### config.mk
export PLATFORM = sky130hd
export DESIGN_NAME = paralelo_serial_param_flat
export DESIGN_NICKNAME = d
export VERILOG_FILES = /design/src/rtl/paralelo_serial_param_if.sv /design/src/rtl/paralelo_serial_param.sv /design/src/flat_wrapper.sv
export SDC_FILE = /design/constraint.sdc
export NUM_CORES = 1
export LEC_CHECK = 0
export CAP_MARGIN = 20
export CORE_MARGIN = 5
export CORE_UTILIZATION = 45
export DETAILED_ROUTE_END_ITERATION = 7
export GPL_TIMING_DRIVEN = 0
export PLACE_DENSITY = 0.68
export SYNTH_ARGS = -nofsm -noshare
export SYNTH_HDL_FRONTEND = slang
export SYNTH_SLANG_ARGS = --single-unit
### constraint.sdc
create_clock -name clk_32f -period 1.8 [get_ports clk_32f]
set_clock_uncertainty 0.15 [all_clocks]
set_input_delay 0.36 -clock clk_32f [delete_from_list [all_inputs] [get_ports clk_32f]]
set_output_delay 0.36 -clock clk_32f [all_outputs]
set_load 0.03 [all_outputs]
### src/rtl/paralelo_serial_param_if.sv
// Bus bundle for paralelo_serial_param: parallel word input handshake plus
// serial output, current-frame word and frame status.
interface paralelo_serial_param_if #(
    parameter int WIDTH = 8
);
    logic [WIDTH-1:0] data_in;
    logic             valid_in;
    logic             ready_out;
    logic             data_out;
    logic [WIDTH-1:0] data2send;
    logic             active_out;
    logic             frame_start;

    modport master (
        output data_in,
        output valid_in,
        input  ready_out,
        input  data_out,
        input  data2send,
        input  active_out,
        input  frame_start
    );

    modport slave (
        input  data_in,
        input  valid_in,
        output ready_out,
        output data_out,
        output data2send,
        output active_out,
        output frame_start
    );
endinterface

### src/rtl/paralelo_serial_param.sv
// Parametrised parallel-to-serial serialiser for the PCIe PHY transmit path.
// Words are queued in a DEPTH-entry FIFO and shifted out one bit per clock;
// IDLE_WORD frames fill the line when nothing is queued and during the
// start-up synchronisation phase.
// Optional feature macro: PARALELO_SERIAL_PARITY_EN appends an even-parity
// bit to every frame (data and idle).
module paralelo_serial_param #(
    parameter int               WIDTH       = 8,
    parameter int               DEPTH       = 4,
    parameter logic [WIDTH-1:0] IDLE_WORD   = WIDTH'(8'hBC),
    parameter int               SYNC_FRAMES = 4,
    parameter bit               MSB_FIRST   = 1'b1
) (
    input  logic                   clk_32f,
    input  logic                   reset,
    paralelo_serial_param_if.slave bus
);

`ifdef PARALELO_SERIAL_PARITY_EN
    localparam int FRAME = WIDTH + 1;
`else
    localparam int FRAME = WIDTH;
`endif
    localparam int AW = $clog2(DEPTH);
    localparam int PW = AW + 1;
    localparam int CW = $clog2(FRAME);
    localparam int IW = $clog2(WIDTH);
    localparam int SW = $clog2(SYNC_FRAMES + 1);

    typedef enum logic [0:0] {
        ST_SYNC = 1'b0,
        ST_RUN  = 1'b1
    } state_t;

    state_t           state_q, state_d;
    logic [SW-1:0]    sync_cnt_q, sync_cnt_d;
    // Index of the next bit to drive; wraps to 0 once the last bit of the
    // frame is on data_out, which marks the next edge as a load edge.
    logic [CW-1:0]    bit_cnt_q, bit_cnt_d;
    logic [PW-1:0]    wr_q, wr_d;
    logic [PW-1:0]    rd_q, rd_d;
    logic [WIDTH-1:0] mem_q [DEPTH];
    logic             ready_q, ready_d;
    logic             dout_q, dout_d;
    logic [WIDTH-1:0] word_q, word_d;
    logic             active_q, active_d;
    logic             fs_q, fs_d;
    logic             full_d;
    logic             load_s;
    logic             push_s;
    logic             pop_s;
    logic             empty_s;

    function automatic logic [WIDTH-1:0] reverse_word(input logic [WIDTH-1:0] w);
        logic [WIDTH-1:0] r;
        r = '0;
        for (int i = 0; i < WIDTH; i++) begin
            r[i] = w[WIDTH-1-i];
        end
        return r;
    endfunction

`ifdef PARALELO_SERIAL_PARITY_EN
    function automatic logic even_parity(input logic [WIDTH-1:0] w);
        return ^w;
    endfunction
`endif

    // Bit idx of the frame for word w, honouring bit order and parity slot.
    function automatic logic pick_bit(input logic [WIDTH-1:0] w, input logic [CW-1:0] idx);
        logic [WIDTH-1:0] ordered;
        logic             b;
        ordered = MSB_FIRST ? reverse_word(w) : w;
`ifdef PARALELO_SERIAL_PARITY_EN
        if (idx == CW'(WIDTH)) begin
            b = even_parity(w);
        end else begin
            b = ordered[idx[IW-1:0]];
        end
`else
        b = ordered[idx[IW-1:0]];
`endif
        return b;
    endfunction

    assign load_s  = (bit_cnt_q == CW'(0));
    assign push_s  = bus.valid_in & ready_q;
    assign empty_s = (wr_q == rd_q);

    // Next-state: FSM, frame sequencing, word selection and FIFO occupancy.
    always_comb begin
        state_d    = state_q;
        sync_cnt_d = sync_cnt_q;
        bit_cnt_d  = bit_cnt_q;
        word_d     = word_q;
        active_d   = active_q;
        dout_d     = dout_q;
        fs_d       = 1'b0;
        pop_s      = 1'b0;
        if (load_s) begin
            fs_d      = 1'b1;
            bit_cnt_d = CW'(1);
            case (state_q)
                ST_SYNC: begin
                    word_d   = IDLE_WORD;
                    active_d = 1'b0;
                    if (sync_cnt_q == SW'(SYNC_FRAMES)) begin
                        state_d = ST_RUN;
                    end else begin
                        sync_cnt_d = sync_cnt_q + SW'(1);
                    end
                end
                ST_RUN: begin
                    if (!empty_s) begin
                        pop_s    = 1'b1;
                        word_d   = mem_q[rd_q[AW-1:0]];
                        active_d = 1'b1;
                    end else begin
                        word_d   = IDLE_WORD;
                        active_d = 1'b0;
                    end
                end
                default: begin
                    state_d  = ST_SYNC;
                    word_d   = IDLE_WORD;
                    active_d = 1'b0;
                end
            endcase
            dout_d = pick_bit(word_d, CW'(0));
        end else begin
            dout_d = pick_bit(word_q, bit_cnt_q);
            if (bit_cnt_q == CW'(FRAME - 1)) begin
                bit_cnt_d = CW'(0);
            end else begin
                bit_cnt_d = bit_cnt_q + CW'(1);
            end
        end
        if (push_s) begin
            wr_d = wr_q + PW'(1);
        end else begin
            wr_d = wr_q;
        end
        if (pop_s) begin
            rd_d = rd_q + PW'(1);
        end else begin
            rd_d = rd_q;
        end
        full_d  = ((wr_d ^ rd_d) == {1'b1, {AW{1'b0}}});
        ready_d = (state_d == ST_RUN) && !full_d;
    end

    // State, counters, FIFO pointers and registered outputs.
    always_ff @(posedge clk_32f) begin
        if (reset) begin
            state_q    <= ST_SYNC;
            sync_cnt_q <= '0;
            bit_cnt_q  <= '0;
            wr_q       <= '0;
            rd_q       <= '0;
            ready_q    <= 1'b0;
            dout_q     <= 1'b0;
            word_q     <= '0;
            active_q   <= 1'b0;
            fs_q       <= 1'b0;
        end else begin
            state_q    <= state_d;
            sync_cnt_q <= sync_cnt_d;
            bit_cnt_q  <= bit_cnt_d;
            wr_q       <= wr_d;
            rd_q       <= rd_d;
            ready_q    <= ready_d;
            dout_q     <= dout_d;
            word_q     <= word_d;
            active_q   <= active_d;
            fs_q       <= fs_d;
        end
    end

    // FIFO storage; contents are don't-care while the pointers are reset.
    always_ff @(posedge clk_32f) begin
        if (push_s) begin
            mem_q[wr_q[AW-1:0]] <= bus.data_in;
        end
    end

    assign bus.ready_out   = ready_q;
    assign bus.data_out    = dout_q;
    assign bus.data2send   = word_q;
    assign bus.active_out  = active_q;
    assign bus.frame_start = fs_q;

endmodule

### src/flat_wrapper.sv
// flat-port wrapper written by rule: the top's interface ports become plain ports
module paralelo_serial_param_flat 
#(
    parameter int               WIDTH       = 8,
    parameter int               DEPTH       = 4,
    parameter logic [WIDTH-1:0] IDLE_WORD   = WIDTH'(8'hBC),
    parameter int               SYNC_FRAMES = 4,
    parameter bit               MSB_FIRST   = 1'b1
)
  (clk_32f, reset, bus_data_in, bus_valid_in, bus_ready_out, bus_data_out, bus_data2send, bus_active_out, bus_frame_start);
  paralelo_serial_param_if #(.WIDTH(WIDTH)) bus_i ();
  input  logic clk_32f;
  input  logic reset;
  input wire logic [$bits(bus_i.data_in)-1:0] bus_data_in;
  input wire logic [$bits(bus_i.valid_in)-1:0] bus_valid_in;
  output wire logic [$bits(bus_i.ready_out)-1:0] bus_ready_out;
  output wire logic [$bits(bus_i.data_out)-1:0] bus_data_out;
  output wire logic [$bits(bus_i.data2send)-1:0] bus_data2send;
  output wire logic [$bits(bus_i.active_out)-1:0] bus_active_out;
  output wire logic [$bits(bus_i.frame_start)-1:0] bus_frame_start;
  assign bus_i.data_in = bus_data_in;
  assign bus_i.valid_in = bus_valid_in;
  assign bus_ready_out = bus_i.ready_out;
  assign bus_data_out = bus_i.data_out;
  assign bus_data2send = bus_i.data2send;
  assign bus_active_out = bus_i.active_out;
  assign bus_frame_start = bus_i.frame_start;
  paralelo_serial_param #(.WIDTH(WIDTH), .DEPTH(DEPTH), .IDLE_WORD(IDLE_WORD), .SYNC_FRAMES(SYNC_FRAMES), .MSB_FIRST(MSB_FIRST)) u_core (.clk_32f(clk_32f), .reset(reset), .bus(bus_i));
endmodule
Word-level counts from Yosys, hierarchy flattened

Memories as Yosys holds them, arrays and structs flattened. A register that Yosys moved wholly into a read port is not among the register bits.
Cells that the tools add are included.

Bitwise operators: 4
Eq/ne operators: 4
$lt $le $gt $ge: 1
Reductions and logical operators: 5
Muxes and demuxes: 20
Add/subtract/negate cells: 4

Operators with widths:

| kind                                                                 | count |
|---|---|
| 8-bit case mux with 2 select lines                                   | 1 |
| 1-bit 2-to-1 mux                                                     | 13 |
| 3-bit by 1-bit adder with 3-bit output, second input constant        | 4 |
| 3-bit equality test, second input constant                           | 3 |
| 8-bit 2-to-1 mux                                                     | 1 |
| 3-bit 2-to-1 mux                                                     | 2 |
| 3-bit by 4-bit < comparator with 1-bit output, second input constant | 1 |
| 1-bit binary-select mux with 3-bit select                            | 1 |
| 3-bit equality test                                                  | 1 |
| 3-bit logical NOT                                                    | 1 |
| 3-bit AND reduction                                                  | 1 |
| 3-bit OR reduction                                                   | 1 |
| 3-bit XOR                                                            | 1 |
| 2-bit 2-to-1 mux                                                     | 1 |
| 1-bit NOT                                                            | 2 |
| 1-bit case mux with 2 select lines                                   | 1 |
| 1-bit bitwise AND                                                    | 1 |
| 1-bit logical AND                                                    | 1 |
| 1-bit logical NOT                                                    | 1 |

Input bits: 11
Logic and storage cells: 50
Flip-flop bits (word level): 25
Memories: 1
Memory bits (writable): 32
Output and inout bits: 12

Memory list:

| name         | words | width | rd ports | clocked after memory_dff | wr ports | line                        | text |
|---|---|---|---|---|---|---|---|
| u_core.mem_q | 4     | 8     | 1        | 1                        | 1        | paralelo_serial_param.sv:42 | `logic [WIDTH-1:0] mem_q [DEPTH];` |

Depth between registers and ports, before layout

Depth after elaboration: 9
Mapped depth: 8

Least setup slack after synthesis

No wires, ideal clock.

Path kind: register to register
Start: reg u_core.bit_cnt_q[0]
End: reg u_core.ready_q (netlist: u_core.bus.ready_out)
Slack: -0.153 ns
Clock period less this slack: 1.953 ns
Library setup time: 0.091 ns
Buffers on the path: 1
Cell stages (with the launch flop): 9
Arrival: 1.712 ns
Data required time: 1.559 ns
Cells stage by stage: dfxtp_1 > inv_1 > ha_1 > nor2b_1 > clkbuf_1 > o311ai_4 > mux2i_1 > xnor2_1 > a311oi_1

Cells in the longest elaborated chain, start to end: 7
Elaborated cells between the ends (all ways): 8

Ends and longest elaborated chain:

| item                   | line                         | text |
|---|---|---|
| from (decl)            | paralelo_serial_param.sv:39  | `logic [CW-1:0] bit_cnt_q, bit_cnt_d;` |
| from (signal assigned) | paralelo_serial_param.sv:168 | `bit_cnt_q <= bit_cnt_d;` |
| 3-bit logical NOT *    | paralelo_serial_param.sv:86  | `assign load_s = (bit_cnt_q == CW'(0));` |
| 1-bit 2-to-1 mux       | paralelo_serial_param.sv:100 | `if (load_s) begin` |
| 3-bit 2-to-1 mux       | paralelo_serial_param.sv:143 | `if (pop_s) begin` |
| 3-bit XOR              | paralelo_serial_param.sv:148 | `full_d = ((wr_d ^ rd_d) == {1'b1, {AW{1'b0}}});` |
| 3-bit equality test    | paralelo_serial_param.sv:148 |  |
| 1-bit logical NOT      | paralelo_serial_param.sv:149 | `ready_d = (state_d == ST_RUN) && !full_d;` |
| 1-bit logical AND *    | paralelo_serial_param.sv:149 |  |
| to (signal assigned)   | paralelo_serial_param.sv:171 | `ready_q <= ready_d;` |
| to (decl)              | paralelo_serial_param.sv:43  | `logic ready_q, ready_d;` |

Every way passes the cells marked *; elsewhere a longest branch is shown, timed or not.
A chain may end at the register's enable or synchronous reset.

Final worst setup path

Start: reg u_core.rd_q[0]
End: reg u_core.ready_q (netlist: u_core.bus.ready_out)

Cells in the longest elaborated chain, start to end: 9
Elaborated cells between the ends (all ways): 10

Ends and longest elaborated chain:

| item                   | line                         | text |
|---|---|---|
| from (decl)            | paralelo_serial_param.sv:41  | `logic [PW-1:0] rd_q, rd_d;` |
| from (signal assigned) | paralelo_serial_param.sv:170 | `rd_q <= rd_d;` |
| 3-bit equality test    | paralelo_serial_param.sv:88  | `assign empty_s = (wr_q == rd_q);` |
| 1-bit 2-to-1 mux       | paralelo_serial_param.sv:114 | `if (!empty_s) begin` |
| 1-bit 2-to-1 mux       | paralelo_serial_param.sv:103 | `case (state_q)` |
| 1-bit 2-to-1 mux       | paralelo_serial_param.sv:100 |  |
| 3-bit 2-to-1 mux *     | paralelo_serial_param.sv:143 |  |
| 3-bit XOR *            | paralelo_serial_param.sv:148 |  |
| 3-bit equality test *  | paralelo_serial_param.sv:148 |  |
| 1-bit logical NOT *    | paralelo_serial_param.sv:149 |  |
| 1-bit logical AND *    | paralelo_serial_param.sv:149 |  |

Marks and branches as above.

==> results.sh <==
export IMPL_synthAdderAreaFrac=0.0515
export IMPL_crit_cells=6
export IMPL_violations="negative setup slack"
export IMPL_grt_antenna_before_repair=0
export IMPL_hpwl_mm=3.04
export IMPL_worstMarginPinSlew_ns=0.571
export IMPL_cts_tree="done"
export IMPL_overflow=0
export IMPL_drcViolationCount=0
export IMPL_r2r_cells=6
export IMPL_syn_nets=193
export IMPL_first_pass_iters=4
export IMPL_antenna_diode_count=0
export IMPL_required_ns=1.88
export IMPL_p_leak_uw=0.00120
export IMPL_fp_dieH_microns=83.5
export IMPL_peakVddDrop_mv=0.726
export IMPL_die_w_microns=83.5
export IMPL_dieArea_sq_mm=0.00697
export IMPL_hold_depth=2
export IMPL_cp_slowest_stage_delay_ns=0.40
export IMPL_cts_path_max_buffers=2
export IMPL_core_sq_mm=0.00517
export IMPL_p_total_uw=2950
export IMPL_hold_viol=0
export IMPL_rsz0062_at_grt="true"
export IMPL_initial_utilization=0.470
export IMPL_rows=26
export IMPL_nets=241
export IMPL_gp_congestion=0.780
export IMPL_num_vias=1505
export IMPL_clk_pin_slew_worst_paths_ns=0.07
export IMPL_drive_gt1_frac=0.293
export IMPL_path_delay_family="compound AO/OA/AOI/OAI gates"
export IMPL_grt_max_degree=12
export IMPL_netlist_instances=172
export IMPL_synth_mux_area_frac=0.117
export IMPL_wl_per_cell_microns=16.3
export IMPL_maxCapViolations=0
export IMPL_drt_total_wl_mm=4.80
export IMPL_yosysSeqAreaShare=0.602
export IMPL_pin_count=23
export IMPL_clkLatencyLatePin_ns=0.33
export IMPL_fin_crit_ns=1.91
export IMPL_multi_input_area_sq_um=951
export IMPL_netlist_area_sq_mm=0.00243
export IMPL_num_fill_cells=404
export IMPL_synth_simple_area_share=0.0958
export IMPL_yosys_warnings=0
export IMPL_synth_avg_cell_area_sq_um=14.1
export IMPL_cpMaxStageDelayCell="o311ai_4"
export IMPL_synth_seq_cells=57
export IMPL_synth_top_family_by_area="multiplexers"
export IMPL_first_iter_violations=82
export IMPL_grt_pass1_vias=1530
export IMPL_ys_types=31
export IMPL_cts_inserted_buffers=9
export IMPL_slew_headroom=0.619
export IMPL_seq_area_sq_mm=0.00148
export IMPL_arrival_ns=1.99
export IMPL_crit_fanout=3
export IMPL_outcome="finished with violations"
export IMPL_setup_violations=3
export IMPL_grt_use_total=0.139
export IMPL_timing_critical_path_from_type="flop"
export IMPL_synth_compound_area_frac=0.0469
export IMPL_clock_root_buffer="clkbuf_8"
export IMPL_area_growth_pct=29.3
export IMPL_hold_path_class="input port to flop"
export IMPL_path_cells="buf_6, xor2_4, o311ai_4, mux2i_2, xnor2_1, a311oi_1"
export IMPL_cp_buffers_inverters=1
export IMPL_ant_nets=0
export IMPL_cts_sinks=57
export IMPL_synthXorXnorAreaFrac=0.0572
export IMPL_place_port_buffers=21
export IMPL_via_per_inst=5.10
export IMPL_cp_end_kind="flop"
export IMPL_final_core_util=0.607
export IMPL_worstSetupPathType="flop to flop"
export IMPL_cts_htree_levels=3
export IMPL_slew_viol_final=0
export IMPL_grt_pass1_wl_mm=7.42
export IMPL_setup_ws_ns=-0.110
export IMPL_p_per_area_mw_per_mm2=940
export IMPL_fmax_mhz=523
export IMPL_min_period_over_period=1.06
[final timing paths]
| path | startpoint | end | slack [ns] |
|---|---|---|---|
| min | reset | u_core.bit_cnt_q[2] | 0.31 |
| max reg2reg | u_core.rd_q[0] | u_core.bus.ready_out | -0.11 |
| min reg2reg | u_core.bus.active_out | u_core.bus.active_out | 0.31 |
| max | u_core.rd_q[0] | u_core.bus.ready_out | -0.11 |
[state kept, by name, indices dropped and copies added (netlist names)]
register                count
u_core.bus.ready_out        1
u_core.wr_q                 3
u_core.mem_q               32
u_core.bus.data_out         1
u_core.bit_cnt_q            3
u_core.bus.data2send        8
u_core.sync_cnt_q           3
u_core.bus.frame_start      1
u_core.rd_q                 3
u_core.bus.active_out       1
u_core.state_q              1
[stage by stage]
step / hold WS (ns) / std cells / cell area (sq um) / setup slack, ns / setup TNS [ns]
finish: 0.308 / 295 / 3140 / -0.110 / -0.157
global route: 0.318 / 295 / 3140 / -0.223 / -0.803
CTS: 0.288 / 286 / 3020 / -0.118 / -0.171
detailed placement: 0.310 / 263 / 2730 / -0.517 / -5.90
global placement: 0.301 / 263 / 2730 / -0.503 / -5.06
floorplan: 0.303 / 172 / 2430 / -0.0177 / -0.0177
[final cells by class]
| cell class | count | share of cell area |
|---|---|---|
| Timing Repair Buffer | 40 | 0.114 |
| Multi-Input combinational cell | 100 | 0.303 |
| Clock buffer | 9 | 0.0394 |
| Sequential cell | 57 | 0.471 |
| Tap cell | 70 | 0.0279 |
| Clock inverter | 7 | 0.0271 |
| Inverter | 7 | 0.00837 |
| Buffer | 5 | 0.00956 |
[Yosys cell counts]
| cell | instances | area share |
|---|---|---|
| mux2i_1 | 3 | 0.012 |
| edfxtp_1 | 32 | 0.40 |
| a311oi_1 | 1 | 0.0036 |
| mux4_2 | 2 | 0.019 |
| dfxtp_1 | 25 | 0.21 |
| a31oi_1 | 1 | 0.0026 |
| nor3b_1 | 1 | 0.0031 |
| o21ai_0 | 2 | 0.0041 |
| a22oi_1 | 3 | 0.0093 |
| and3_1 | 4 | 0.010 |
| nand2b_1 | 1 | 0.0026 |
| clkbuf_1 | 6 | 0.0093 |
| xnor2_1 | 6 | 0.022 |
| mux4_1 | 8 | 0.087 |
| xor2_4 | 1 | 0.011 |
| or3_1 | 1 | 0.0026 |
| nor4b_1 | 2 | 0.0072 |
| nand3_1 | 3 | 0.0062 |
| nand2_1 | 5 | 0.0077 |
| a21oi_1 | 5 | 0.010 |
| a211oi_1 | 1 | 0.0031 |
| o21a_1 | 1 | 0.0031 |
| buf_6 | 2 | 0.0093 |
| nor3_1 | 6 | 0.012 |
| ha_1 | 10 | 0.052 |
| xor2_1 | 3 | 0.011 |
| xor2_2 | 2 | 0.013 |
| inv_1 | 7 | 0.011 |
| o311ai_4 | 1 | 0.011 |
| nor2b_1 | 2 | 0.0052 |
| nor2_1 | 25 | 0.039 |
[routing by layer]
layer  part of all wire  track usage  wire, microns  vias to the layer above
met5                  0            0              0                        -
met4              0.014       0.0439             65                        0
met3              0.047       0.0503            224                        7
met2               0.49        0.230           2370                       30
met1               0.44        0.169           2130                      746
li1                   -            -              -                      722
[worst register-to-register path: cells and delay by family, from the launching register on]
family | cells | cell delay [ns]
buf+inv | 1 | 0.12
flops | 1 | 0.32
mux | 1 | 0.31
compound gates | 2 | 0.66
xor+xnor | 2 | 0.24
[cell families (layout without fill, tap and decap cells)]
family	count (synthesis)	after routing
compound gates	15	15
xor+xnor	12	12
mux	13	13
fa+ha+maj	10	10
buf+inv	15	68
simple gates	50	50
flops	57	57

##############################

• [THE PROBLEM]: Exact lines only, please: output the listing from the first line to the line with "### src/rtl/paralelo_serial_param_if.sv", both included.

• [PROBLEM SOLUTION]:
### config.mk
export PLATFORM = sky130hd
export DESIGN_NAME = paralelo_serial_param_flat
export DESIGN_NICKNAME = d
export VERILOG_FILES = /design/src/rtl/paralelo_serial_param_if.sv /design/src/rtl/paralelo_serial_param.sv /design/src/flat_wrapper.sv
export SDC_FILE = /design/constraint.sdc
export NUM_CORES = 1
export LEC_CHECK = 0
export CAP_MARGIN = 20
export CORE_MARGIN = 5
export CORE_UTILIZATION = 45
export DETAILED_ROUTE_END_ITERATION = 7
export GPL_TIMING_DRIVEN = 0
export PLACE_DENSITY = 0.68
export SYNTH_ARGS = -nofsm -noshare
export SYNTH_HDL_FRONTEND = slang
export SYNTH_SLANG_ARGS = --single-unit
### constraint.sdc
create_clock -name clk_32f -period 1.8 [get_ports clk_32f]
set_clock_uncertainty 0.15 [all_clocks]
set_input_delay 0.36 -clock clk_32f [delete_from_list [all_inputs] [get_ports clk_32f]]
set_output_delay 0.36 -clock clk_32f [all_outputs]
set_load 0.03 [all_outputs]
### src/rtl/paralelo_serial_param_if.sv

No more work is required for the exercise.